→ **Task to complete**: Only the lines with "automatic" in them need to be copied from the listing.

···

`src/rtl/slf_pkg.sv`:
```
package slf_pkg;

    localparam int LANES  = 8;
    localparam int LANE_W = 8;
    localparam int WORD_W = LANES * LANE_W;

    typedef logic [LANES-1:0]  lane_mask_t;
    typedef logic [WORD_W-1:0] word_t;

    typedef struct packed {
        logic       valid;
        lane_mask_t mask;
        word_t      data;
    } st_entry_t;

    // Overlay the lanes of fill selected by sel onto base.
    function automatic word_t lane_overlay(word_t base, word_t fill, lane_mask_t sel);
        word_t res;
        res = base;
        for (int b = 0; b < LANES; b++) begin
            if (sel[b]) res[b*LANE_W +: LANE_W] = fill[b*LANE_W +: LANE_W];
        end
        return res;
    endfunction

endpackage

```
`src/rtl/slf_store_chain.sv`:
```
module slf_store_chain
    import slf_pkg::*;
#(
    parameter int ROW_W      = 6,
    parameter int NUM_STAGES = 2
) (
    input  logic             clk,
    input  logic             rst,
    input  st_entry_t        in_ent,
    input  logic [ROW_W-1:0] in_row,
    output st_entry_t        ent [NUM_STAGES],
    output logic [ROW_W-1:0] row [NUM_STAGES]
);

    // Stage 0 is the youngest store; each edge moves entries one stage older.
    for (genvar s = 0; s < NUM_STAGES; s++) begin : g_stage
        always_ff @(posedge clk) begin
            if (rst) begin
                ent[s] <= '0;
                row[s] <= '0;
            end else if (s == 0) begin
                ent[s] <= in_ent;
                row[s] <= in_row;
            end else begin
                ent[s] <= ent[s-1];
                row[s] <= row[s-1];
            end
        end
    end

endmodule

```
`src/rtl/slf_hit_detect.sv`:
```
module slf_hit_detect
    import slf_pkg::*;
#(
    parameter int ROW_W      = 6,
    parameter int NUM_STAGES = 2
) (
    input  st_entry_t        ent [NUM_STAGES],
    input  logic [ROW_W-1:0] row [NUM_STAGES],
    input  logic [ROW_W-1:0] load_row,
    output lane_mask_t       sel [NUM_STAGES]
);

    for (genvar s = 0; s < NUM_STAGES; s++) begin : g_cmp
        logic hit;
        assign hit    = ent[s].valid && (row[s] == load_row);
        assign sel[s] = hit ? ent[s].mask : '0;
    end

endmodule

```
`src/rtl/slf_lane_merge.sv`:
```
module slf_lane_merge
    import slf_pkg::*;
#(
    parameter int NUM_STAGES = 2
) (
    input  word_t      raw,
    input  st_entry_t  ent [NUM_STAGES],
    input  lane_mask_t sel [NUM_STAGES],
    output word_t      merged
);

    // Apply oldest first so younger stages overwrite shared lanes.
    always_comb begin
        merged = raw;
        for (int s = NUM_STAGES - 1; s >= 0; s--) begin
            merged = lane_overlay(merged, ent[s].data, sel[s]);
        end
    end

endmodule

```
`src/rtl/store_load_fwd.sv`:
```
module store_load_fwd
    import slf_pkg::*;
#(
    parameter int ROW_W = 6
) (
    input  logic                  clk,
    input  logic                  rst,
    input  logic [ROW_W-1:0]      ld_row,
    input  logic [WORD_W-1:0]     ram_rdata,
    input  logic                  st_valid,
    input  logic [ROW_W-1:0]      st_row,
    input  logic [LANES-1:0]      st_mask,
    input  logic [WORD_W-1:0]     st_data,
    output logic [WORD_W-1:0]     ld_data
);

    // One stage covers the registered read, one the late commit.
    localparam int NUM_STAGES = 2;

    st_entry_t        new_ent;
    st_entry_t        chain_ent [NUM_STAGES];
    logic [ROW_W-1:0] chain_row [NUM_STAGES];
    lane_mask_t       lane_sel  [NUM_STAGES];
    logic [ROW_W-1:0] load_row_q;

    assign new_ent = '{valid: st_valid, mask: st_mask, data: st_data};

    always_ff @(posedge clk) begin
        if (rst) load_row_q <= '0;
        else     load_row_q <= ld_row;
    end

    slf_store_chain #(.ROW_W(ROW_W), .NUM_STAGES(NUM_STAGES)) u_chain (
        .clk    (clk),
        .rst    (rst),
        .in_ent (new_ent),
        .in_row (st_row),
        .ent    (chain_ent),
        .row    (chain_row)
    );

    slf_hit_detect #(.ROW_W(ROW_W), .NUM_STAGES(NUM_STAGES)) u_hit (
        .ent      (chain_ent),
        .row      (chain_row),
        .load_row (load_row_q),
        .sel      (lane_sel)
    );

    slf_lane_merge #(.NUM_STAGES(NUM_STAGES)) u_merge (
        .raw    (ram_rdata),
        .ent    (chain_ent),
        .sel    (lane_sel),
        .merged (ld_data)
    );

endmodule

```
## src/rtl/burst_seq_pkg.sv

```systemverilog
package burst_seq_pkg;

    localparam int MR_W  = 15;
    localparam int OFF_W = 3;

    typedef enum logic {
        ORD_SEQ = 1'b0,
        ORD_ILV = 1'b1
    } burst_order_e;

    typedef struct packed {
        logic [1:0]   len_lg;
        burst_order_e order;
        logic [2:0]   cas_half;
    } mode_cfg_t;

    typedef struct packed {
        logic      ok;
        logic      dll;
        mode_cfg_t cfg;
    } mode_dec_t;

    localparam mode_cfg_t CFG_RESET = '{len_lg: 2'd2, order: ORD_SEQ, cas_half: 3'd4};

    function automatic logic [OFF_W-1:0] len_mask(input logic [1:0] lg);
        case (lg)
            2'd1:    return 3'b001;
            2'd2:    return 3'b011;
            2'd3:    return 3'b111;
            default: return 3'b000;
        endcase
    endfunction

    function automatic mode_dec_t decode_mode(input logic [MR_W-1:0] w);
        mode_dec_t d;
        logic len_ok, cas_ok, op_ok;
        d = '0;
        len_ok = 1'b1;
        cas_ok = 1'b1;
        op_ok  = 1'b1;
        case (w[2:0])
            3'b001:  d.cfg.len_lg = 2'd1;
            3'b010:  d.cfg.len_lg = 2'd2;
            3'b011:  d.cfg.len_lg = 2'd3;
            default: len_ok = 1'b0;
        endcase
        d.cfg.order = burst_order_e'(w[3]);
        case (w[6:4])
            3'b010:  d.cfg.cas_half = 3'd4;
            3'b110:  d.cfg.cas_half = 3'd5;
            default: cas_ok = 1'b0;
        endcase
        if (w[12:7] == 6'b000000) begin
            d.dll = 1'b0;
        end else if (w[12:7] == 6'b000010) begin
            d.dll = 1'b1;
        end else begin
            op_ok = 1'b0;
        end
        d.ok = len_ok && cas_ok && op_ok && (w[14:13] == 2'b00);
        return d;
    endfunction

    function automatic logic [OFF_W-1:0] beat_offset(
        input logic [OFF_W-1:0] start,
        input logic [OFF_W-1:0] beat,
        input burst_order_e     ord,
        input logic [1:0]       lg
    );
        logic [OFF_W-1:0] raw;
        raw = (ord == ORD_ILV) ? (start ^ beat) : (start + beat);
        return raw & len_mask(lg);
    endfunction

endpackage

```

## src/rtl/bcs_mode_reg.sv

```systemverilog
module bcs_mode_reg
    import burst_seq_pkg::*;
(
    input  logic            clk,
    input  logic            rst,
    input  logic            we,
    input  logic [1:0]      bank,
    input  logic [MR_W-1:0] word,
    output mode_cfg_t       cfg,
    output logic            err_pulse,
    output logic            dll_pulse
);

    mode_dec_t dec;
    logic      hit;

    always_comb begin
        dec = decode_mode(word);
        hit = we && (bank == 2'b00);
    end

    always_ff @(posedge clk) begin
        if (rst) begin
            cfg       <= CFG_RESET;
            err_pulse <= 1'b0;
            dll_pulse <= 1'b0;
        end else begin
            err_pulse <= 1'b0;
            dll_pulse <= 1'b0;
            if (hit) begin
                if (dec.ok) begin
                    cfg       <= dec.cfg;
                    dll_pulse <= dec.dll;
                end else begin
                    err_pulse <= 1'b1;
                end
            end
        end
    end

    // a refused word keeps every field
    p_err_keeps_cfg_r10: assert property (@(posedge clk) disable iff (rst)
        err_pulse |-> (cfg == $past(cfg)));

    // other bank selects have no effect
    p_bank_ignored_r7: assert property (@(posedge clk) disable iff (rst)
        (we && bank != 2'b00) |=> (cfg == $past(cfg)) && !err_pulse && !dll_pulse);

    // DLL pulse only on accepted words
    p_pulse_excl_r9: assert property (@(posedge clk) disable iff (rst)
        !(err_pulse && dll_pulse));

    // latency encoding limited to the two legal values
    p_cas_legal_r8: assert property (@(posedge clk) disable iff (rst)
        (cfg.cas_half == 3'd4) || (cfg.cas_half == 3'd5));

endmodule

```

## src/rtl/bcs_burst_gen.sv

```systemverilog
module bcs_burst_gen
    import burst_seq_pkg::*;
#(
    parameter int COL_W = 10
) (
    input  logic             clk,
    input  logic             rst,
    input  logic             req_valid,
    input  logic [COL_W-1:0] req_col,
    input  logic             req_write,
    input  logic [1:0]       cfg_len_lg,
    input  burst_order_e     cfg_order,
    output logic             busy,
    output logic             reject,
    output logic             col_valid,
    output logic [COL_W-1:0] col_addr,
    output logic             col_write,
    output logic             col_last
);

    localparam int HI_W = COL_W - OFF_W;

    logic             active;
    logic [COL_W-1:0] base;
    logic [OFF_W-1:0] start_off;
    logic [OFF_W-1:0] beat;
    logic [1:0]       lg;
    burst_order_e     order;
    logic             wr;
    logic [OFF_W-1:0] req_mask;
    logic [OFF_W-1:0] off;
    logic             at_end;
    logic             accept;

    always_comb begin
        req_mask = len_mask(cfg_len_lg);
        accept   = req_valid && !active;
        off      = beat_offset(start_off, beat, order, lg);
        at_end   = (beat == len_mask(lg));
    end

    always_ff @(posedge clk) begin
        if (rst) begin
            active    <= 1'b0;
            base      <= '0;
            start_off <= '0;
            beat      <= '0;
            lg        <= 2'd2;
            order     <= ORD_SEQ;
            wr        <= 1'b0;
        end else if (accept) begin
            active    <= 1'b1;
            base      <= req_col & ~{{HI_W{1'b0}}, req_mask};
            start_off <= req_col[OFF_W-1:0] & req_mask;
            beat      <= '0;
            lg        <= cfg_len_lg;
            order     <= cfg_order;
            wr        <= req_write;
        end else if (active) begin
            if (at_end) begin
                active <= 1'b0;
            end
            beat <= beat + 3'd1;
        end
    end

    assign busy      = active;
    assign reject    = req_valid && active;
    assign col_valid = active;
    assign col_addr  = base | {{HI_W{1'b0}}, off};
    assign col_write = wr;
    assign col_last  = active && at_end;

    // bits above the largest burst block never move inside a burst
    p_upper_fixed_r4: assert property (@(posedge clk) disable iff (rst)
        (col_valid && !col_last) |=> (col_addr[COL_W-1:OFF_W] == $past(col_addr[COL_W-1:OFF_W])));

    // direction flag constant across the burst
    p_dir_stable_r11: assert property (@(posedge clk) disable iff (rst)
        (col_valid && !col_last) |=> $stable(col_write));

    // refusal only while a burst runs
    p_reject_busy_r11: assert property (@(posedge clk) disable iff (rst)
        reject |-> busy);

    // final beat is followed by an idle cycle
    p_idle_after_last_r11: assert property (@(posedge clk) disable iff (rst)
        col_last |=> !col_valid);

    // last flag only on a valid beat
    p_last_valid_r11: assert property (@(posedge clk) disable iff (rst)
        col_last |-> col_valid);

endmodule

```

## src/rtl/burst_col_seq.sv

```systemverilog
module burst_col_seq
    import burst_seq_pkg::*;
#(
    parameter int COL_W = 10
) (
    input  logic             clk,
    input  logic             rst,
    input  logic             mr_we,
    input  logic [1:0]       mr_bank,
    input  logic [14:0]      mr_word,
    input  logic             req_valid,
    input  logic [COL_W-1:0] req_col,
    input  logic             req_write,
    output logic             busy,
    output logic             req_reject,
    output logic             col_valid,
    output logic [COL_W-1:0] col_addr,
    output logic             col_write,
    output logic             col_last,
    output logic [2:0]       cas_half,
    output logic             dll_reset,
    output logic             mr_error
);

    mode_cfg_t cfg;

    bcs_mode_reg u_mode (
        .clk       (clk),
        .rst       (rst),
        .we        (mr_we),
        .bank      (mr_bank),
        .word      (mr_word),
        .cfg       (cfg),
        .err_pulse (mr_error),
        .dll_pulse (dll_reset)
    );

    bcs_burst_gen #(.COL_W(COL_W)) u_gen (
        .clk        (clk),
        .rst        (rst),
        .req_valid  (req_valid),
        .req_col    (req_col),
        .req_write  (req_write),
        .cfg_len_lg (cfg.len_lg),
        .cfg_order  (cfg.order),
        .busy       (busy),
        .reject     (req_reject),
        .col_valid  (col_valid),
        .col_addr   (col_addr),
        .col_write  (col_write),
        .col_last   (col_last)
    );

    assign cas_half = cfg.cas_half;

endmodule

```
--- config.mk ---
export PLATFORM = sky130hd
export DESIGN_NAME = uart_rx_irq_ctrl
export DESIGN_NICKNAME = d
export VERILOG_FILES = /design/src/rtl/uirq_pkg.sv /design/src/rtl/uirq_idle_timer.sv /design/src/rtl/uirq_dma_burst.sv /design/src/rtl/uirq_prio.sv /design/src/rtl/uart_rx_irq_ctrl.sv
export SDC_FILE = /design/constraint.sdc
export NUM_CORES = 1
export LEC_CHECK = 0
export BUFFER_PORTS_ARGS = -buffer_cell sky130_fd_sc_hd__buf_2
export CORE_ASPECT_RATIO = 1.25
export CORE_MARGIN = 8
export CORE_UTILIZATION = 58
export DETAILED_ROUTE_END_ITERATION = 8
export PLACE_DENSITY = 0.93
export SLEW_MARGIN = 20
export SYNTH_ARGS = -nofsm -noshare
export SYNTH_HDL_FRONTEND = slang
export SYNTH_SLANG_ARGS = --single-unit
--- constraint.sdc ---
create_clock -name clk -period 5.8 [get_ports clk]
set_clock_uncertainty 0.05 [all_clocks]
set_input_delay 0.58 -clock clk [delete_from_list [all_inputs] [get_ports clk]]
set_output_delay 0.58 -clock clk [all_outputs]
set_load 0.02 [all_outputs]
**src/rtl/sqw_pkg.sv**
```systemverilog
package sqw_pkg;

  typedef enum logic [1:0] {
    RATE_SLOW = 2'd0,
    RATE_4K   = 2'd1,
    RATE_8K   = 2'd2,
    RATE_OSC  = 2'd3
  } rate_e;

  typedef struct packed {
    logic  out;
    logic  osf;
    logic  sqwe;
    rate_e rate;
  } ctrl_t;

  localparam int unsigned BIT_OUT  = 7;
  localparam int unsigned BIT_OSF  = 5;
  localparam int unsigned BIT_SQWE = 4;
  localparam int unsigned NUM_RATE = 4;

  // divider bit feeding each divided rate code
  function automatic int unsigned tap_of(input int unsigned code, input int unsigned div_w);
    case (code)
      0:       return div_w - 1;
      1:       return 2;
      default: return 1;
    endcase
  endfunction

endpackage

```
**src/rtl/sqw_divider.sv**
```systemverilog
module sqw_divider #(
  parameter int unsigned DIV_W = 15
) (
  input  logic                         clk,
  input  logic                         rst_n,
  input  logic                         xtal_i,
  input  logic                         run_i,
  input  logic                         clr_i,
  output logic [sqw_pkg::NUM_RATE-1:0] waves_o
);
  import sqw_pkg::*;

  logic             xs_q, xs_d_q;
  logic [DIV_W-1:0] cnt_q, cnt_d;
  logic             rise;
  logic             cnt_en;

  assign rise   = xs_q & ~xs_d_q;
  assign cnt_en = clr_i | (rise & run_i);

  always_comb begin
    cnt_d = cnt_q;
    if (clr_i)
      cnt_d = '0;
    else if (rise && run_i)
      cnt_d = cnt_q + 1'b1;
  end

  always_ff @(posedge clk or negedge rst_n) begin
    if (!rst_n) begin
      xs_q   <= 1'b0;
      xs_d_q <= 1'b0;
    end else begin
      xs_q   <= xtal_i;
      xs_d_q <= xs_q;
    end
  end

  always_ff @(posedge clk or negedge rst_n) begin
    if (!rst_n)
      cnt_q <= '0;
    else if (cnt_en)
      cnt_q <= cnt_d;
  end

  for (genvar k = 0; k < NUM_RATE - 1; k++) begin : g_tap
    localparam int unsigned TAP = tap_of(k, DIV_W);
    assign waves_o[k] = cnt_q[TAP];
  end
  assign waves_o[NUM_RATE-1] = xs_q;

  AST_CNT_CLEARED: assert property (@(posedge clk) disable iff (!rst_n)
    clr_i |=> (cnt_q == '0));

  AST_CNT_FROZEN: assert property (@(posedge clk) disable iff (!rst_n)
    (!clr_i && !run_i) |=> $stable(cnt_q));

endmodule

```
**src/rtl/sqw_status.sv**
```systemverilog
module sqw_status (
  input  logic          clk,
  input  logic          rst_n,
  input  logic          wr_en_i,
  input  logic [7:0]    wr_data_i,
  input  logic          run_i,
  output sqw_pkg::ctrl_t ctrl_o
);
  import sqw_pkg::*;

  ctrl_t ctrl_q, ctrl_d;
  logic  run_q;
  logic  stop_evt;

  assign stop_evt = run_q & ~run_i;

  always_comb begin
    ctrl_d = ctrl_q;
    if (wr_en_i) begin
      ctrl_d.out  = wr_data_i[BIT_OUT];
      ctrl_d.sqwe = wr_data_i[BIT_SQWE];
      ctrl_d.rate = rate_e'(wr_data_i[1:0]);
      if (!wr_data_i[BIT_OSF])
        ctrl_d.osf = 1'b0;
    end
    if (stop_evt)
      ctrl_d.osf = 1'b1;
  end

  always_ff @(posedge clk or negedge rst_n) begin
    if (!rst_n) begin
      ctrl_q <= '{out: 1'b1, osf: 1'b1, sqwe: 1'b0, rate: RATE_SLOW};
      run_q  <= 1'b0;
    end else begin
      ctrl_q <= ctrl_d;
      run_q  <= run_i;
    end
  end

  assign ctrl_o = ctrl_q;

  AST_OSF_SET_ON_STOP: assert property (@(posedge clk) disable iff (!rst_n)
    stop_evt |=> ctrl_q.osf);

  AST_OSF_NOT_SET_BY_WRITE: assert property (@(posedge clk) disable iff (!rst_n)
    (!ctrl_q.osf && !stop_evt) |=> !ctrl_q.osf);

  AST_OSF_CLEARED: assert property (@(posedge clk) disable iff (!rst_n)
    (wr_en_i && !wr_data_i[BIT_OSF] && !stop_evt) |=> !ctrl_q.osf);

endmodule

```
**src/rtl/sqw_outmux.sv**
```systemverilog
module sqw_outmux (
  input  logic                         clk,
  input  logic                         rst_n,
  input  sqw_pkg::ctrl_t               ctrl_i,
  input  logic [sqw_pkg::NUM_RATE-1:0] waves_i,
  output logic                         pin_oe_o
);
  import sqw_pkg::*;

  logic level;
  logic oe_q, oe_d;

  always_comb begin
    if (ctrl_i.sqwe)
      level = waves_i[ctrl_i.rate];
    else
      level = ctrl_i.out;
    oe_d = ~level;
  end

  always_ff @(posedge clk or negedge rst_n) begin
    if (!rst_n)
      oe_q <= 1'b0;
    else
      oe_q <= oe_d;
  end

  assign pin_oe_o = oe_q;

  AST_STATIC_LEVEL: assert property (@(posedge clk) disable iff (!rst_n)
    !ctrl_i.sqwe |=> (pin_oe_o == !$past(ctrl_i.out)));

  AST_FAST_FOLLOWS_OSC: assert property (@(posedge clk) disable iff (!rst_n)
    (ctrl_i.sqwe && ctrl_i.rate == RATE_OSC) |=> (pin_oe_o == !$past(waves_i[NUM_RATE-1])));

endmodule

```
**src/rtl/sqwave_ctrl.sv**
```systemverilog
module sqwave_ctrl #(
  parameter int unsigned DIV_W = 15
) (
  input  logic       clk,
  input  logic       rst_n,
  input  logic       xtal_i,
  input  logic       osc_run_i,
  input  logic       pre_clr_i,
  input  logic       wr_en_i,
  input  logic [7:0] wr_data_i,
  output logic [7:0] rd_data_o,
  output logic       pin_oe_o
);
  import sqw_pkg::*;

  ctrl_t               ctrl;
  logic [NUM_RATE-1:0] waves;

  sqw_divider #(.DIV_W(DIV_W)) u_div (
    .clk     (clk),
    .rst_n   (rst_n),
    .xtal_i  (xtal_i),
    .run_i   (osc_run_i),
    .clr_i   (pre_clr_i),
    .waves_o (waves)
  );

  sqw_status u_stat (
    .clk       (clk),
    .rst_n     (rst_n),
    .wr_en_i   (wr_en_i),
    .wr_data_i (wr_data_i),
    .run_i     (osc_run_i),
    .ctrl_o    (ctrl)
  );

  sqw_outmux u_mux (
    .clk      (clk),
    .rst_n    (rst_n),
    .ctrl_i   (ctrl),
    .waves_i  (waves),
    .pin_oe_o (pin_oe_o)
  );

  always_comb begin
    rd_data_o           = '0;
    rd_data_o[BIT_OUT]  = ctrl.out;
    rd_data_o[BIT_OSF]  = ctrl.osf;
    rd_data_o[BIT_SQWE] = ctrl.sqwe;
    rd_data_o[1:0]      = ctrl.rate;
  end

  always_ff @(posedge clk) begin
    if (rst_n)
      AST_SPARE_BITS_ZERO: assert ({rd_data_o[6], rd_data_o[3:2]} == 3'b000);
  end

  AST_WRITE_TAKES: assert property (@(posedge clk) disable iff (!rst_n)
    wr_en_i |=> (rd_data_o[BIT_SQWE] == $past(wr_data_i[BIT_SQWE])));

endmodule

```
--- src/rtl/hart_timer_prescaler.sv ---
module hart_timer_prescaler #(
    parameter int unsigned PRE_W = 12
) (
    input  logic             clk,
    input  logic             rst,
    input  logic             run_i,
    input  logic [PRE_W-1:0] prescale_i,
    output logic             tick_o
);

    logic [PRE_W-1:0] div_q;

    // A prescale lowered mid-count still ticks at once thanks to >=.
    assign tick_o = run_i && (div_q >= prescale_i);

    always_ff @(posedge clk) begin
        if (rst || !run_i || tick_o) begin
            div_q <= '0;
        end else begin
            div_q <= div_q + 1'b1;
        end
    end

    // back-to-back ticks only occur with a prescale of zero
    tick_spacing_chk: assert property (@(posedge clk) disable iff (rst)
        (tick_o && $stable(prescale_i) && prescale_i != '0) |=> !tick_o);

endmodule

--- src/rtl/hart_timer_counter.sv ---
module hart_timer_counter #(
    parameter int unsigned TIME_W = 64,
    parameter int unsigned STEP_W = 8
) (
    input  logic              clk,
    input  logic              rst,
    input  logic              tick_i,
    input  logic [STEP_W-1:0] step_i,
    output logic [TIME_W-1:0] count_o
);

    logic [TIME_W-1:0] count_q;

    always_ff @(posedge clk) begin
        if (rst) begin
            count_q <= '0;
        end else if (tick_i) begin
            count_q <= count_q + TIME_W'(step_i);
        end
    end

    assign count_o = count_q;


    step_add_chk: assert property (@(posedge clk) disable iff (rst)
        tick_i |=> (count_o == $past(count_o) + TIME_W'($past(step_i))));


    idle_hold_chk: assert property (@(posedge clk) disable iff (rst)
        !tick_i |=> $stable(count_o));

endmodule

--- src/rtl/hart_timer_intr.sv ---
module hart_timer_intr (
    input  logic clk,
    input  logic rst,
    input  logic match_set_i,
    input  logic test_set_i,
    input  logic clear_i,
    input  logic retract_i,
    input  logic enable_i,
    output logic state_o,
    output logic irq_o
);

    logic state_q;

    // Retract beats any set; a set beats a software clear.
    always_ff @(posedge clk) begin
        if (rst) begin
            state_q <= 1'b0;
        end else if (retract_i) begin
            state_q <= 1'b0;
        end else if (match_set_i || test_set_i) begin
            state_q <= 1'b1;
        end else if (clear_i) begin
            state_q <= 1'b0;
        end
    end

    assign state_o = state_q;
    assign irq_o   = state_q && enable_i;


    set_beats_clear_chk: assert property (@(posedge clk) disable iff (rst)
        (match_set_i && clear_i && !retract_i) |=> state_o);


    test_sets_chk: assert property (@(posedge clk) disable iff (rst)
        (test_set_i && !retract_i) |=> state_o);


    retract_clears_chk: assert property (@(posedge clk) disable iff (rst)
        retract_i |=> !state_o);

endmodule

···

→ **Answer**:
    function automatic word_t lane_overlay(word_t base, word_t fill, lane_mask_t sel);
    function automatic logic [OFF_W-1:0] len_mask(input logic [1:0] lg);
    function automatic mode_dec_t decode_mode(input logic [MR_W-1:0] w);
    function automatic logic [OFF_W-1:0] beat_offset(
  function automatic int unsigned tap_of(input int unsigned code, input int unsigned div_w);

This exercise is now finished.